- **Assignment**: Wherever "that" shows up in the records below, copy the whole line.

-- Opening Marker --

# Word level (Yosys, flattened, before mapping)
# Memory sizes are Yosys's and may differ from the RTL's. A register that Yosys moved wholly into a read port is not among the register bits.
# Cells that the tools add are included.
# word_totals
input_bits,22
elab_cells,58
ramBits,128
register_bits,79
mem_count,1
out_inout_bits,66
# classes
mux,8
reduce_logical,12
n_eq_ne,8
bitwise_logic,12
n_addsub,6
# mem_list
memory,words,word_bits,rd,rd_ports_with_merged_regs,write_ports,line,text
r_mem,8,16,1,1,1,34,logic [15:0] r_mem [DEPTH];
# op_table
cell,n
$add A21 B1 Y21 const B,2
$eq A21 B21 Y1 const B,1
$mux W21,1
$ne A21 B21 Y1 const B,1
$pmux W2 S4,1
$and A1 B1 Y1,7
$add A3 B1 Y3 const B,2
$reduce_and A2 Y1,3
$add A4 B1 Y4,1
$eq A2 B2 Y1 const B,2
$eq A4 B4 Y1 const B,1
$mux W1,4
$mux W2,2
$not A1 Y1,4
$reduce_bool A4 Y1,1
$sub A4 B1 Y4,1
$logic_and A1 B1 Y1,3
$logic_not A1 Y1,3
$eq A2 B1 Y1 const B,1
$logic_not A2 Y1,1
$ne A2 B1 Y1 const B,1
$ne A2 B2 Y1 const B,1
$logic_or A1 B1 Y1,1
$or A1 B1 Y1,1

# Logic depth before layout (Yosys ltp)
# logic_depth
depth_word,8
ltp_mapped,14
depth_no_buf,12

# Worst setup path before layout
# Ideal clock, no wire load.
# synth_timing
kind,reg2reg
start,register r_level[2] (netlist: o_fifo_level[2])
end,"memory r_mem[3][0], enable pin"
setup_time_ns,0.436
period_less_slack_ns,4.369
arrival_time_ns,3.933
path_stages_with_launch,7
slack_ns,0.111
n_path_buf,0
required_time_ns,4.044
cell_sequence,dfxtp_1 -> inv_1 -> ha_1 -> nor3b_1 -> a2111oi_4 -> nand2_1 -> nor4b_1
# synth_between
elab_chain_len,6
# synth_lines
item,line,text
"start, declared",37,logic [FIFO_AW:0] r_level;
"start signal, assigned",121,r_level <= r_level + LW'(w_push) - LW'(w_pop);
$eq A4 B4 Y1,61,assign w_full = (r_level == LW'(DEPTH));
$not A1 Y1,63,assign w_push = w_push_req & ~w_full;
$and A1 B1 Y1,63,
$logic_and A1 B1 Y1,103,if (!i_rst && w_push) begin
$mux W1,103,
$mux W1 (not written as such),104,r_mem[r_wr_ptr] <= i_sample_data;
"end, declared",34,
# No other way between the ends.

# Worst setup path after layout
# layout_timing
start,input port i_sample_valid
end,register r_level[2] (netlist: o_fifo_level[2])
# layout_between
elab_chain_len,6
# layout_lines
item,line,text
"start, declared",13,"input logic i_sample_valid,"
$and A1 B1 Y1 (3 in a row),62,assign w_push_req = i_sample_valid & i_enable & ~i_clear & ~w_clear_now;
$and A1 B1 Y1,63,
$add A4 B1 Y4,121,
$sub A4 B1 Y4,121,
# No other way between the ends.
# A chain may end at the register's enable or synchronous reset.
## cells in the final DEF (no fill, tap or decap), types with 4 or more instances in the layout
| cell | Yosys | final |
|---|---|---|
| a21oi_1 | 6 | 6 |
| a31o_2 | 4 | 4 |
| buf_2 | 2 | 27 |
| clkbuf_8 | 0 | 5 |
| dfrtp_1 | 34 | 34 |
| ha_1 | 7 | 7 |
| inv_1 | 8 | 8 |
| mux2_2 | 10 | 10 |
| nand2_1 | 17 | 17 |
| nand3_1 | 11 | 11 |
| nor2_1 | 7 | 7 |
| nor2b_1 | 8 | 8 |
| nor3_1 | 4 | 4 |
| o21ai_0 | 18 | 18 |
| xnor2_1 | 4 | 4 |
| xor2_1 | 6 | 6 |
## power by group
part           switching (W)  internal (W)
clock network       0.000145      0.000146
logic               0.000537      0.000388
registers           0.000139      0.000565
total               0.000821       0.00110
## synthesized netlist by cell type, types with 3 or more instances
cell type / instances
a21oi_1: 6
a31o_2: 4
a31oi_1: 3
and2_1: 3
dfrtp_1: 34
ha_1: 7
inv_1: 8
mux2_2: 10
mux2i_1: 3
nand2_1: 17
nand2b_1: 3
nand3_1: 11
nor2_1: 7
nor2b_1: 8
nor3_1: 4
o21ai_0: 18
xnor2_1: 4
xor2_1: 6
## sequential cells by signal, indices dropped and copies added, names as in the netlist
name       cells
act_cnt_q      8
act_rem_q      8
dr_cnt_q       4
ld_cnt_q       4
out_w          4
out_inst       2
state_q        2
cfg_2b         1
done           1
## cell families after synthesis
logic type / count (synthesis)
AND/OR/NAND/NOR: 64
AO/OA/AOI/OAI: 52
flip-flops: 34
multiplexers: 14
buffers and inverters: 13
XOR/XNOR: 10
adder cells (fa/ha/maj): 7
File: src/rtl/link_sequencer_if.sv
// Frame handshake and serial link pins of link_sequencer.
// Defining AUTO_RUN_EN adds the free-running 'run' input.
interface link_sequencer_if;
  logic         start;
  logic [127:0] tx_frame;
  logic         busy;
  logic         done;
  logic [127:0] rx_frame;
  logic         link_clk;
  logic         link_sync;
  logic         link_txbit;
  logic         link_rxbit;
  logic         cpu_clk;
`ifdef AUTO_RUN_EN
  logic         run;
`endif

  modport master (
`ifdef AUTO_RUN_EN
    input  run,
`endif
    input  start, tx_frame, link_rxbit,
    output busy, done, rx_frame, link_clk, link_sync, link_txbit, cpu_clk
  );

  modport slave (
`ifdef AUTO_RUN_EN
    output run,
`endif
    output start, tx_frame, link_rxbit,
    input  busy, done, rx_frame, link_clk, link_sync, link_txbit, cpu_clk
  );
endinterface
`src/rtl/sd_pkg.sv`:
```
// Shared SD host definitions: response FSM states, frame lengths
// and the CRC7 generator polynomial.
package sd_pkg;

    typedef enum logic [1:0] {
        RspIdle,
        RspWaitStart,
        RspReceive,
        RspDone
    } rsp_state_e;

    localparam int RspShortBits = 48;
    localparam int RspLongBits  = 136;

    localparam logic [6:0] Crc7Poly = 7'h09;

endpackage

```
`src/rtl/sd_rsp_receiver_if.sv`:
```
// Control/result bundle between the SD response receiver and the
// host register block.
interface sd_rsp_receiver_if;

    logic         start_i;
    logic         abort_i;
    logic         long_rsp_i;
    logic         check_crc_i;
    logic         busy_o;
    logic         done_o;
    logic [127:0] rsp_o;
    logic [5:0]   index_o;
    logic         timeout_err_o;
    logic         crc_err_o;
    logic         end_bit_err_o;

    modport master (
        output start_i, abort_i, long_rsp_i, check_crc_i,
        input  busy_o, done_o, rsp_o, index_o,
        input  timeout_err_o, crc_err_o, end_bit_err_o
    );

    modport slave (
        input  start_i, abort_i, long_rsp_i, check_crc_i,
        output busy_o, done_o, rsp_o, index_o,
        output timeout_err_o, crc_err_o, end_bit_err_o
    );

endinterface

```
`src/rtl/sd_crc7.sv`:
```
// Serial CRC7 (x^7 + x^3 + 1), MSb first, shared by the CMD-line
// transmitter and receiver.
module sd_crc7
    import sd_pkg::*;
(
    input  logic       clk_i,
    input  logic       rst_i,
    input  logic       clr_i,
    input  logic       en_i,
    input  logic       bit_i,
    output logic [6:0] crc_o
);

    logic [6:0] crc_q;
    logic [6:0] crc_d;
    logic       fb;

    always_comb begin
        fb    = bit_i ^ crc_q[6];
        crc_d = crc_q;
        if (clr_i) begin
            crc_d = '0;
        end else if (en_i) begin
            crc_d = {crc_q[5:0], 1'b0} ^ (fb ? Crc7Poly : 7'h00);
        end
    end

    always_ff @(posedge clk_i) begin
        if (rst_i) begin
            crc_q <= '0;
        end else begin
            crc_q <= crc_d;
        end
    end

    assign crc_o = crc_q;

endmodule

```
`src/rtl/sd_rsp_receiver.sv`:
```
// Bit-serial SD command response receiver: start-bit detection with
// Ncr timeout, MSb-first deserialisation, CRC7 and end-bit checking.
module sd_rsp_receiver
    import sd_pkg::*;
#(
    parameter int TimeoutCycles = 64,
    parameter int MaxRspBits    = 136
) (
    input  logic clk_i,
    input  logic rst_i,
    input  logic sd_clk_en_i,
    input  logic cmd_i,
    sd_rsp_receiver_if.slave bus
);

    localparam int CntW = $clog2(MaxRspBits + 1);
    localparam int ToW  = $clog2(TimeoutCycles + 1);

    rsp_state_e            state_q, state_d;
    logic [ToW-1:0]        to_cnt_q, to_cnt_d;
    logic [CntW-1:0]       bit_cnt_q, bit_cnt_d;
    logic [MaxRspBits-1:0] shift_q, shift_d;
    logic                  long_q, long_d;
    logic                  chk_q, chk_d;
    logic [127:0]          rsp_q, rsp_d;
    logic [5:0]            index_q, index_d;
    logic                  to_err_q, to_err_d;
    logic                  crc_err_q, crc_err_d;
    logic                  eb_err_q, eb_err_d;

    logic                  crc_clr;
    logic                  crc_en;
    logic [6:0]            crc_val;
    logic [CntW-1:0]       idx;
    logic [CntW-1:0]       frame_bits;
    logic [ToW-1:0]        to_inc;
    logic [MaxRspBits-1:0] shift_nx;

    sd_crc7 u_crc7 (
        .clk_i (clk_i),
        .rst_i (rst_i),
        .clr_i (crc_clr),
        .en_i  (crc_en),
        .bit_i (cmd_i),
        .crc_o (crc_val)
    );

    always_comb begin
        state_d    = state_q;
        to_cnt_d   = to_cnt_q;
        bit_cnt_d  = bit_cnt_q;
        shift_d    = shift_q;
        long_d     = long_q;
        chk_d      = chk_q;
        rsp_d      = rsp_q;
        index_d    = index_q;
        to_err_d   = to_err_q;
        crc_err_d  = crc_err_q;
        eb_err_d   = eb_err_q;
        crc_clr    = 1'b0;
        crc_en     = 1'b0;
        idx        = bit_cnt_q + 1'b1;
        to_inc     = to_cnt_q + 1'b1;
        frame_bits = long_q ? CntW'(RspLongBits) : CntW'(RspShortBits);
        shift_nx   = {shift_q[MaxRspBits-2:0], cmd_i};

        if (bus.abort_i) begin
            // Abort keeps the last results visible to software
            state_d   = RspIdle;
            to_cnt_d  = '0;
            bit_cnt_d = '0;
            shift_d   = '0;
            crc_clr   = 1'b1;
        end else begin
            unique case (state_q)
                RspIdle: begin
                    if (bus.start_i) begin
                        state_d   = RspWaitStart;
                        long_d    = bus.long_rsp_i;
                        chk_d     = bus.check_crc_i;
                        to_cnt_d  = '0;
                        bit_cnt_d = '0;
                        shift_d   = '0;
                        rsp_d     = '0;
                        index_d   = '0;
                        to_err_d  = 1'b0;
                        crc_err_d = 1'b0;
                        eb_err_d  = 1'b0;
                        crc_clr   = 1'b1;
                    end
                end
                RspWaitStart: begin
                    if (sd_clk_en_i) begin
                        if (!cmd_i) begin
                            state_d   = RspReceive;
                            bit_cnt_d = CntW'(1);
                            shift_d   = shift_nx;
                            crc_en    = ~long_q;
                        end else begin
                            to_cnt_d = to_inc;
                            if (to_inc == ToW'(TimeoutCycles)) begin
                                to_err_d = 1'b1;
                                state_d  = RspDone;
                            end
                        end
                    end
                end
                RspReceive: begin
                    if (sd_clk_en_i) begin
                        shift_d   = shift_nx;
                        bit_cnt_d = idx;
                        // Long frames cover only R[127:8] with the CRC
                        crc_en    = long_q
                                  ? (idx >= CntW'(9) && idx <= CntW'(128))
                                  : (idx <= CntW'(40));
                        if (idx == frame_bits) begin
                            state_d   = RspDone;
                            if (long_q) begin
                                rsp_d   = {8'b0, shift_nx[127:8]};
                                index_d = 6'h3F;
                            end else begin
                                rsp_d   = {96'b0, shift_nx[39:8]};
                                index_d = shift_nx[45:40];
                            end
                            crc_err_d = chk_q & (crc_val != shift_nx[7:1]);
                            eb_err_d  = ~cmd_i;
                        end
                    end
                end
                RspDone: begin
                    state_d = RspIdle;
                end
            endcase
        end
    end

    always_ff @(posedge clk_i) begin
        if (rst_i) begin
            state_q   <= RspIdle;
            to_cnt_q  <= '0;
            bit_cnt_q <= '0;
            shift_q   <= '0;
            long_q    <= 1'b0;
            chk_q     <= 1'b0;
            rsp_q     <= '0;
            index_q   <= '0;
            to_err_q  <= 1'b0;
            crc_err_q <= 1'b0;
            eb_err_q  <= 1'b0;
        end else begin
            state_q   <= state_d;
            to_cnt_q  <= to_cnt_d;
            bit_cnt_q <= bit_cnt_d;
            shift_q   <= shift_d;
            long_q    <= long_d;
            chk_q     <= chk_d;
            rsp_q     <= rsp_d;
            index_q   <= index_d;
            to_err_q  <= to_err_d;
            crc_err_q <= crc_err_d;
            eb_err_q  <= eb_err_d;
        end
    end

    assign bus.busy_o        = (state_q != RspIdle);
    assign bus.done_o        = (state_q == RspDone);
    assign bus.rsp_o         = rsp_q;
    assign bus.index_o       = index_q;
    assign bus.timeout_err_o = to_err_q;
    assign bus.crc_err_o     = crc_err_q;
    assign bus.end_bit_err_o = eb_err_q;

endmodule

```
`src/flat_wrapper.sv`:
```
// flat-port wrapper written by rule: the top's interface ports become plain ports
module sd_rsp_receiver_flat import sd_pkg::*;
#(
    parameter int TimeoutCycles = 64,
    parameter int MaxRspBits    = 136
)
  (clk_i, rst_i, sd_clk_en_i, cmd_i, bus_start_i, bus_abort_i, bus_long_rsp_i, bus_check_crc_i, bus_busy_o, bus_done_o, bus_rsp_o, bus_index_o, bus_timeout_err_o, bus_crc_err_o, bus_end_bit_err_o);
  sd_rsp_receiver_if bus_i ();
  input  logic clk_i;
  input  logic rst_i;
  input  logic sd_clk_en_i;
  input  logic cmd_i;
  input wire logic [$bits(bus_i.start_i)-1:0] bus_start_i;
  input wire logic [$bits(bus_i.abort_i)-1:0] bus_abort_i;
  input wire logic [$bits(bus_i.long_rsp_i)-1:0] bus_long_rsp_i;
  input wire logic [$bits(bus_i.check_crc_i)-1:0] bus_check_crc_i;
  output wire logic [$bits(bus_i.busy_o)-1:0] bus_busy_o;
  output wire logic [$bits(bus_i.done_o)-1:0] bus_done_o;
  output wire logic [$bits(bus_i.rsp_o)-1:0] bus_rsp_o;
  output wire logic [$bits(bus_i.index_o)-1:0] bus_index_o;
  output wire logic [$bits(bus_i.timeout_err_o)-1:0] bus_timeout_err_o;
  output wire logic [$bits(bus_i.crc_err_o)-1:0] bus_crc_err_o;
  output wire logic [$bits(bus_i.end_bit_err_o)-1:0] bus_end_bit_err_o;
  assign bus_i.start_i = bus_start_i;
  assign bus_i.abort_i = bus_abort_i;
  assign bus_i.long_rsp_i = bus_long_rsp_i;
  assign bus_i.check_crc_i = bus_check_crc_i;
  assign bus_busy_o = bus_i.busy_o;
  assign bus_done_o = bus_i.done_o;
  assign bus_rsp_o = bus_i.rsp_o;
  assign bus_index_o = bus_i.index_o;
  assign bus_timeout_err_o = bus_i.timeout_err_o;
  assign bus_crc_err_o = bus_i.crc_err_o;
  assign bus_end_bit_err_o = bus_i.end_bit_err_o;
  sd_rsp_receiver #(.TimeoutCycles(TimeoutCycles), .MaxRspBits(MaxRspBits)) u_core (.clk_i(clk_i), .rst_i(rst_i), .sd_clk_en_i(sd_clk_en_i), .cmd_i(cmd_i), .bus(bus_i));
endmodule
```
`config.mk`:
```
export PLATFORM = sky130hd
export DESIGN_NAME = sd_rsp_receiver_flat
export DESIGN_NICKNAME = d
export VERILOG_FILES = /design/src/rtl/sd_pkg.sv /design/src/rtl/sd_rsp_receiver_if.sv /design/src/rtl/sd_crc7.sv /design/src/rtl/sd_rsp_receiver.sv /design/src/flat_wrapper.sv
export SDC_FILE = /design/constraint.sdc
export NUM_CORES = 1
export LEC_CHECK = 0
export CAP_MARGIN = 20
export CORE_AREA = 4 4 174 134
export CTS_CLUSTER_SIZE = 30
export DETAILED_ROUTE_END_ITERATION = 10
export DIE_AREA = 0 0 178 138
export HOLD_SLACK_MARGIN = 0.08
export PLACE_DENSITY = 0.78
export SYNTH_ARGS = -nofsm -noshare
export SYNTH_HDL_FRONTEND = slang
export SYNTH_SLANG_ARGS = --single-unit
```
`constraint.sdc`:
```
create_clock -name clk_i -period 2.61 [get_ports clk_i]
set_input_delay 0.261 -clock clk_i [delete_from_list [all_inputs] [get_ports clk_i]]
set_output_delay 0.261 -clock clk_i [all_outputs]
set_load 0.01 [all_outputs]
```
==> out/metrics.cfg <==
[critical_path]
required_ns = 3.09
critPathLaunchType = flop
worstReg2RegStart = u_core.bit_cnt_q[0]
rr_endpoint = u_core.bus.index_o[5]
crit_end = u_core.bus.index_o[5]
cp_max_fo = 9
crit_arrival_ns = 2.86
slowest_delay_ns = 0.67
crit_chain = ha_1 -> and3_1 -> nor3_1 -> o21ai_2 -> o22a_4 -> or4_1 -> o2bb2ai_2
slowest_stage = or4_1
ff2ff_path_depth = 7
rrSetupSlack_ns = 0.22
crit_start = u_core.bit_cnt_q[0]
crit_path_end_kind = flop
path_class = reg -> reg

[power_and_ir_drop]
ir_drop_uv = 583.5
cellLeakagePower_nw = 4.721
power_density_nw_per_um2 = 610.3
total_power_mw = 8.726

[floorplanning]
rows = 47
die-height_um = 138
die-area_um2 = 24560
die_x_um = 178
initial_core_util = 0.5384
io_pins = 147
core_um2 = 21700

[routing]
routed_wl_mm = 27.68
avgRoutedWirePerCell_um = 15.97
dr_total_vias = 9662
antenna_left = 0
first_iter_violations = 784
dr.pass1.iters = 5
drc = 0
via_per_inst = 5.575

[grt]
grt_pass1_vias = 9097
antenna_found_initial = 0
overflow = 0
grtUsageTotal = 0.2209
grt_max_degree = 127
grt_pass1_wl_mm = 46.69

[logic_synthesis]
synthTopCellsByArea = dfxtp_1, mux2i_1, nand2_1, a21oi_1, nand3_1
ys_async_sr_fraction = 0
synth.most_common_cell = dfxtp_1
syn_area_per_cell_um2 = 8.811
synthesis.area_um2 = 11680
synth_common_cells = dfxtp_1, nand2_1, a21oi_1, nand3_1, mux2i_1
yosys.area.top_type_share = 0.4832
synth_compound_area_frac = 0.1354
synthSimpleGateAreaFrac = 0.2279
synth_top_family_by_area = simple AND/OR/NAND/NOR gates
synth_edf_count = 0
synthMuxAreaShare = 0.08321
synth_top_area_cell = dfxtp_1
synth-seq-area-share = 0.4832
synth_cell_types = 68
synth_xor_area_frac = 0.008246
synth_adder_area_share = 0.008567
syn-instance-count = 1326
yosysWarnings = 0
synth_seq_cells = 282
ys.flop_type = dfxtp_1

[cts]
clkSinkCount = 282
worstSkewPairLatency_ns = 0.54
cts_tree = done
clock-root-buffer = clkbuf_16
clock_path_buffers = 3
htree_num_levels = 1
cts_buffers = 28
cts_setup_buffers = 0
cts-resized-gates = 0
path_clk_slew_ns = 0.06

[sta]
period_share = 0.9154
slew_violations = 0
layout_setup_ws_ns = 0.2208
setup_viol = 0
setup-tns-final_ns = 0
fmax_ghz = 0.4186
maxSlewHeadroom = 0.5184
rsz0062_at_grt = no
skew_ns = 0.009295
fin_crit_ns = 2.389
hold_viol = 0
tightest_slew_ns = 0.7225

[final_layout]
instances_no_fill = 1733
antenna_cells = 0
layout-drive-gt1-share = 0.07853
nets = 1439
fin_area_um2 = 14300
areaGrowthSynthToFinish_pct = 22.37

[place]
place_ws_ns = 0.2369
dp_hpwl_mm = 17.43
place_inst = 1686
port_buffers = 138
placed_cell_area_um2 = 13400
gp_congestion = 0.8843

[job]
max_cap_violations = 0

[worst_hold_path]
min_path_type = in -> reg

[status]
status = finished clean

[placed cells by master (no fill, tap or decap), types with 4 or more instances in the layout]
master           count
buf_12              15
a22o_1              32
clkbuf_1             4
clkinv_2             6
xnor2_1              7
conb_1               8
nand2_1            246
and3_1               6
xor2_1               4
a21oi_1            155
clkdlybuf4s50_1    137
o2bb2ai_2            6
inv_1               10
mux2i_1             96
nand4_1              7
nor2_1              27
nor2b_1              4
buf_4               24
clkbuf_8             5
nand2b_1            91
dfxtp_1            282
ha_1                 8
nand3_1            133
clkbuf_16           28
o21ai_0             17
nor3_1              10
or3_1                6
[how the worst min path moves through the flow]
stage | cells after the start | slack [ns] | from | endpoint
floorplan | 1 | 0.34 | cmd_i | u_core.bus.end_bit_err_o
global placement | 2 | 0.44 | u_core.shift_q[126] | u_core.shift_q[126]
detailed placement | 2 | 0.45 | u_core.shift_q[126] | u_core.shift_q[126]
CTS | 3 | 0.25 | bus_check_crc_i | u_core.chk_q
global route | 3 | 0.27 | bus_long_rsp_i | u_core.long_q
finish | 3 | 0.27 | bus_long_rsp_i | u_core.long_q
[report_power, final]
| part | switching [mW] | total, mW | internal, mW |
|---|---|---|---|
| clock network | 1.63 | 3.83 | 2.21 |
| registers | 0.00546 | 4.31 | 4.31 |
| logic | 0.385 | 0.579 | 0.194 |
[metal layers]
layer,up-vias,track usage,part of all wire
met5,-,0,0
met4,0,0.04394,0.018
met3,39,0.03657,0.057
met2,300,0.3395,0.44
met1,4608,0.3300,0.48
li1,4715,-,-
[logic make-up (layout without fill, tap and decap cells)]
group / Yosys count / count (layout)
buffers and inverters: 128 / 234
XOR/XNOR: 11 / 11
AND/OR/NAND/NOR: 553 / 553
flip-flops: 282 / 282
other: 1 / 8
adder cells (fa/ha/maj): 8 / 8
AO/OA/AOI/OAI: 246 / 246
multiplexers: 97 / 97
[timing repair]
action	4_1_cts	5_1_grt
endpoints found under the hold margin	1	0
hold buffers	1	0
endpoints found under the setup margin	0	0
[cell type report]
type | count | area, um^2
fill | 1735 | 7402
sequential | 282 | 5645
multi-input combinational | 923 | 5497
timing repair buffer | 178 | 1867
clock buffer | 37 | 784.5
tap | 294 | 367.9
clock inverter | 9 | 98.84
inverter | 10 | 37.54
[sequential cells by signal (all words and copies together), names as in the netlist, 2 cells and up]
register,count
u_core.shift_q,127
u_core.bit_cnt_q,8
u_core.state_q,2
u_core.to_cnt_q,7
u_core.bus.index_o,6
u_core.bus.rsp_o,120
u_core.u_crc7.crc_o,7
[critical path: cells and delay by family (launching register included)]
kind / cells / cell delay [ns]
and+or+nand+nor: 3 / 1.12
AOI/OAI and AO/OA: 3 / 0.62
DFF: 1 / 0.31
adders and majority gates: 1 / 0.27
[stage by stage]
step	util	hold WS [ns]
finish	0.6589	0.2717
global route	0.6589	0.2717
CTS	0.6589	0.2451
detailed placement	0.6177	0.4482
global placement	0.6177	0.4449
floorplan	-	0.3425
No activity file was read; power rests on OpenSTA's default activity.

-- Closing Marker --

- **Solved exercise**:
# Memory sizes are Yosys's and may differ from the RTL's. A register that Yosys moved wholly into a read port is not among the register bits.
# Cells that the tools add are included.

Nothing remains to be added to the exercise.